Your answers to these questions determine whether you receive full benefits, reduced benefits, or no payment for that week.

📋 Reporting Wages During a Claim Week

One of the most important questions involves earnings. Arizona requires claimants to report gross wages (before taxes and deductions) earned during the week they worked — not when they were paid.

Most states, including Arizona, use a partial benefit formula that reduces — but doesn't necessarily eliminate — benefits when you earn wages. Arizona generally uses a disregard formula where a small portion of your earnings doesn't affect your WBA, but earnings above that threshold reduce your payment dollar-for-dollar.

The exact formula depends on your specific WBA and the wages you report. Underreporting wages is treated as fraud and can result in overpayment demands, penalties, and disqualification.

Work Search Requirements

Arizona requires claimants to conduct and document a minimum number of work search activities each week to remain eligible. As of recent program guidance, the state generally requires claimants to make a set number of employer contacts per week, though the specific requirement can change based on labor market conditions or program updates.

Acceptable work search activities typically include:

Activity TypeExamples
Employer contactsApplying, interviewing, submitting resumes
Employment servicesJob fairs, workforce agency visits
Reemployment activitiesSkills training, resume workshops (if approved)

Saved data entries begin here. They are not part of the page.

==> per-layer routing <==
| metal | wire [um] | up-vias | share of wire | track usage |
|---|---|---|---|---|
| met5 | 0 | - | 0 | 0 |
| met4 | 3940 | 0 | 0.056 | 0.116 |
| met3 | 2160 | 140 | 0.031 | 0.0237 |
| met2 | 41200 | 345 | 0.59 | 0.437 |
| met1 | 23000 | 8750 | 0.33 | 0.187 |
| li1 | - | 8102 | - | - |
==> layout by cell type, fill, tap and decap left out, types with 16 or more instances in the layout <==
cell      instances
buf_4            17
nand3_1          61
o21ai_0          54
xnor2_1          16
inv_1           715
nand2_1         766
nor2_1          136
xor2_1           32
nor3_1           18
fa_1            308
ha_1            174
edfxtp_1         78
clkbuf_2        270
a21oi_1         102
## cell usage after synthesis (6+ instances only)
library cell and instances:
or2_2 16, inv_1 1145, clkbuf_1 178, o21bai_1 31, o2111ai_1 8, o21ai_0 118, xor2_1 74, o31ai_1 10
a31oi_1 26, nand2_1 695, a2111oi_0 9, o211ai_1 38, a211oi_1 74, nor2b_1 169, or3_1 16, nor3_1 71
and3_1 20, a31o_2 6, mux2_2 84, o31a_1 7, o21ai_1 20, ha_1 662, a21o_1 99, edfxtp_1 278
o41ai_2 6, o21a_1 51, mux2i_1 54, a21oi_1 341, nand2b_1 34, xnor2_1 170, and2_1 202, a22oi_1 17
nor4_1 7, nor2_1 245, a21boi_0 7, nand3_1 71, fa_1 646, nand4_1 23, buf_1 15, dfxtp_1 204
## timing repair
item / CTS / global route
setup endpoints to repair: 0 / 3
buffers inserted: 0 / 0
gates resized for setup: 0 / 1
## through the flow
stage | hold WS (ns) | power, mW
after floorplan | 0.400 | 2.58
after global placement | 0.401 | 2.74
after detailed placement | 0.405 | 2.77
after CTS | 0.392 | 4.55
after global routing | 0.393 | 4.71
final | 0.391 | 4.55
<file path="src/design/npc_pkg.sv">
// ----------------------------------------------------------------------------
// npc_pkg: shared types and constants for the nearest palette color search
// Palette geometry, field widths and the command/status bundles between the
// controller and the datapath.
// ----------------------------------------------------------------------------
package npc_pkg;

	localparam int PAL_DEPTH = 256;
	localparam int PAL_AW    = $clog2(PAL_DEPTH);
	localparam int COMP_W    = 16;
	localparam int BYTE_W    = 8;
	localparam int SQ_W      = 2 * BYTE_W;
	localparam int DIST_W    = 18;
	localparam int CNT_W     = 9;
	localparam int IDX_W     = 8;
	localparam int COLOR_W   = 3 * COMP_W;

	localparam logic [CNT_W-1:0]  CNT_RESET  = CNT_W'(256);
	localparam logic [DIST_W-1:0] DIST_BOUND = DIST_W'(3 * 256 * 256 + 10);

	localparam logic OP_WRITE = 1'b0;
	localparam logic OP_QUERY = 1'b1;

	typedef struct packed {
		logic              wr_en;
		logic              start;
		logic              rd_en;
		logic [PAL_AW-1:0] rd_addr;
		logic              load_out;
	} npc_cmd_t;

	typedef struct packed {
		logic [PAL_AW-1:0] last_addr;
		logic              pipe_busy;
		logic              out_full;
	} npc_stat_t;

endpackage

</file>
<file path="src/design/npc_ctrl.sv">
// ----------------------------------------------------------------------------
// npc_ctrl: search controller
// Accepts requests, sequences the palette scan addresses, waits for the
// distance pipeline to drain and hands the result to the output register.
// ----------------------------------------------------------------------------
module npc_ctrl
	import npc_pkg::*;
(
	input  logic      clk,
	input  logic      arst_n,
	input  logic      in_valid,
	output logic      in_ready,
	input  logic      operation,
	input  logic      out_ready,
	input  npc_stat_t stat,
	output npc_cmd_t  cmd
);

	localparam logic [1:0] ST_IDLE  = 2'd0;
	localparam logic [1:0] ST_SCAN  = 2'd1;
	localparam logic [1:0] ST_DRAIN = 2'd2;
	localparam logic [1:0] ST_DONE  = 2'd3;

	logic [1:0]        state_q;
	logic [PAL_AW-1:0] addr_q;
	logic [PAL_AW-1:0] last_q;
	logic              accept;

	assign in_ready = (state_q == ST_IDLE);
	assign accept   = in_valid && in_ready;

	always_comb begin
		cmd          = '0;
		cmd.wr_en    = accept && (operation == OP_WRITE);
		cmd.start    = accept && (operation == OP_QUERY);
		cmd.rd_en    = (state_q == ST_SCAN);
		cmd.rd_addr  = addr_q;
		cmd.load_out = (state_q == ST_DONE) && (!stat.out_full || out_ready);
	end

	always_ff @(posedge clk or negedge arst_n) begin
		if (!arst_n) begin
			state_q <= ST_IDLE;
			addr_q  <= '0;
			last_q  <= '0;
		end else begin
			case (state_q)
				ST_IDLE: begin
					if (cmd.start) begin
						addr_q  <= '0;
						last_q  <= stat.last_addr;
						state_q <= ST_SCAN;
					end
				end
				ST_SCAN: begin
					if (addr_q == last_q) begin
						state_q <= ST_DRAIN;
					end else begin
						addr_q <= addr_q + PAL_AW'(1);
					end
				end
				ST_DRAIN: begin
					if (!stat.pipe_busy) begin
						state_q <= ST_DONE;
					end
				end
				ST_DONE: begin
					if (cmd.load_out) begin
						state_q <= ST_IDLE;
					end
				end
				default: begin
					state_q <= ST_IDLE;
				end
			endcase
		end
	end

endmodule

</file>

AZDES may audit work search records at any time. Claimants are expected to keep documentation of each contact — employer name, date, method, and position applied for — and provide it upon request. Failing to meet work search requirements, or falsely certifying that you did, can result in a disqualification for that week or further.

How and When to File

Arizona claimants file weekly certifications through AZDES's online portal (UI Benefits Online) or by phone through the automated claim line. Filing windows typically open on Sunday for the prior benefit week, and late certifications may delay or forfeit payment.

⚠️ If you miss your certification window without a valid reason, you may lose that week's payment permanently. Some states allow backdating under limited circumstances — Arizona's rules on this are specific and situation-dependent.

What Can Affect a Weekly Payment

Even after your initial claim is approved, individual weekly payments can be delayed, reduced, or denied based on what you report — or fail to report — during certification. Common reasons a weekly payment may not process as expected include:

  • Reported earnings above the partial benefit threshold
  • Failure to certify within the claim week window
  • Work search issues — not meeting the required number of contacts, or a reported refusal of suitable work
  • Adjudication holds — if AZDES flags an issue from your certification answers that requires a fact-finding review
  • Availability questions — illness, travel, or school enrollment that limits your ability to work

When AZDES places a hold for review, payment is paused until the issue is resolved. This can take days or weeks depending on caseload and the nature of the issue.

The Difference Between Filing and Receiving

Filing your weekly certification doesn't guarantee payment will arrive immediately. After certifying, payments typically process within a few business days if no issues are flagged — but adjudication, banking delays, or verification holds can extend that timeline.

Arizona delivers payments through the ReliaCard prepaid debit card or direct deposit, depending on how a claimant set up their payment method during the initial application.

What Shapes Your Experience

How weekly certifications affect your benefits depends on several factors that aren't the same for every claimant: your original reason for separation, your WBA and partial benefit formula, how much you work during any given week, whether your employer filed a protest, and whether any prior weeks are under review. Arizona's rules are specific, and AZDES program guidance can change. The weekly certification process may look similar on the surface, but what happens after you hit submit depends entirely on your individual claim record.